[Try it] Wherever the word "setup" turns up in a line of the entries, copy that line.

··· Exercise material ···

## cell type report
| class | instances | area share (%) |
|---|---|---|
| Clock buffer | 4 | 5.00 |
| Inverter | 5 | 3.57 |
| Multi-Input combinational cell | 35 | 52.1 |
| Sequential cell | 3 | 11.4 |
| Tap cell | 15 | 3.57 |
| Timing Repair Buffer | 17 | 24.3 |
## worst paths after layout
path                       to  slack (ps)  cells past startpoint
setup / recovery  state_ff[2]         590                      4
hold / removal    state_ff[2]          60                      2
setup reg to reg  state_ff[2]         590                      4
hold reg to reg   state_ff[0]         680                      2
===== src/rtl/memory_pressure_level_monitor_macros.svh =====
// ---------------------------------------------------------------------------
// assertion macros shared by the memory pressure monitor
// every macro samples on clk and is off while rst_n is low
// ---------------------------------------------------------------------------
`ifndef MEMORY_PRESSURE_LEVEL_MONITOR_MACROS_SVH
`define MEMORY_PRESSURE_LEVEL_MONITOR_MACROS_SVH

// condition holds at every clock edge out of reset
`define MPLM_ASSERT_ALWAYS(lbl, cond, msg) \
  lbl: assert property (@(posedge clk) disable iff (!rst_n) (cond)) else $error(msg);

// antecedent in one cycle implies consequent in the same cycle
`define MPLM_ASSERT_IMPL(lbl, ante, cons, msg) \
  lbl: assert property (@(posedge clk) disable iff (!rst_n) (ante) |-> (cons)) else $error(msg);

// antecedent in one cycle implies consequent in the next cycle
`define MPLM_ASSERT_NEXT(lbl, ante, cons, msg) \
  lbl: assert property (@(posedge clk) disable iff (!rst_n) (ante) |=> (cons)) else $error(msg);

`endif


===== src/rtl/mplm_pkg.sv =====
// ---------------------------------------------------------------------------
// mplm_pkg
// types, register map and constants of the memory pressure level monitor
// ---------------------------------------------------------------------------
`timescale 1ns / 1ps

package mplm_pkg;

  // width of one byte-count reading
  localparam int BYTE_COUNT_BITS = 24;
  localparam int TIME_W          = 32;
  localparam int PERIOD_W        = 16;
  localparam int ADDR_W          = 5;
  localparam int DATA_W          = 32;

  // register map, index = paddr / 4
  typedef enum logic [2:0] {
    REG_WARN   = 3'd0,
    REG_CRIT   = 3'd1,
    REG_EMER   = 3'd2,
    REG_HYST   = 3'd3,
    REG_PERIOD = 3'd4
  } reg_idx_t;

  // register reset values
  localparam logic [BYTE_COUNT_BITS-1:0] WARN_RESET   = BYTE_COUNT_BITS'(32768);
  localparam logic [BYTE_COUNT_BITS-1:0] CRIT_RESET   = BYTE_COUNT_BITS'(16384);
  localparam logic [BYTE_COUNT_BITS-1:0] EMER_RESET   = BYTE_COUNT_BITS'(8192);
  localparam logic [BYTE_COUNT_BITS-1:0] HYST_RESET   = BYTE_COUNT_BITS'(4096);
  localparam logic [PERIOD_W-1:0]        PERIOD_RESET = PERIOD_W'(1000);

  // pressure levels
  typedef enum logic [1:0] {
    LVL_NORMAL    = 2'd0,
    LVL_WARN      = 2'd1,
    LVL_CRITICAL  = 2'd2,
    LVL_EMERGENCY = 2'd3
  } lvl_t;

  // event codes
  typedef enum logic [1:0] {
    EV_NONE      = 2'd0,
    EV_ESCALATE  = 2'd1,
    EV_STEP_DOWN = 2'd2
  } ev_t;

  // period scale per level
  localparam logic [2:0] SCALE_BASE = 3'd1;
  localparam logic [2:0] SCALE_CRIT = 3'd2;
  localparam logic [2:0] SCALE_EMER = 3'd5;

  // configuration registers
  typedef struct packed {
    logic [BYTE_COUNT_BITS-1:0] warn_threshold;
    logic [BYTE_COUNT_BITS-1:0] critical_threshold;
    logic [BYTE_COUNT_BITS-1:0] emergency_threshold;
    logic [BYTE_COUNT_BITS-1:0] hysteresis_bytes;
    logic [PERIOD_W-1:0]        sample_period_ms;
  } cfg_t;

  // input item
  typedef struct packed {
    logic [TIME_W-1:0]          now_ms;
    logic [BYTE_COUNT_BITS-1:0] free_bytes;
    logic [BYTE_COUNT_BITS-1:0] min_free_bytes;
    logic [BYTE_COUNT_BITS-1:0] largest_block_bytes;
  } in_item_t;

  // result item
  typedef struct packed {
    logic [1:0]                 pressure_level;
    logic [2:0]                 scale_factor;
    logic                       sampled;
    logic [1:0]                 event_code;
    logic [BYTE_COUNT_BITS-1:0] stored_free;
    logic [BYTE_COUNT_BITS-1:0] stored_min_free;
    logic [BYTE_COUNT_BITS-1:0] stored_largest;
  } out_item_t;

  // monitor state carried from item to item
  typedef struct packed {
    logic [TIME_W-1:0]          last_time;
    logic                       sampled_before;
    lvl_t                       level;
    logic [BYTE_COUNT_BITS-1:0] held_free;
    logic [BYTE_COUNT_BITS-1:0] held_min_free;
    logic [BYTE_COUNT_BITS-1:0] held_largest;
  } mon_state_t;

endpackage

···

[Exercise output]
setup / recovery  state_ff[2]         590                      4
setup reg to reg  state_ff[2]         590                      4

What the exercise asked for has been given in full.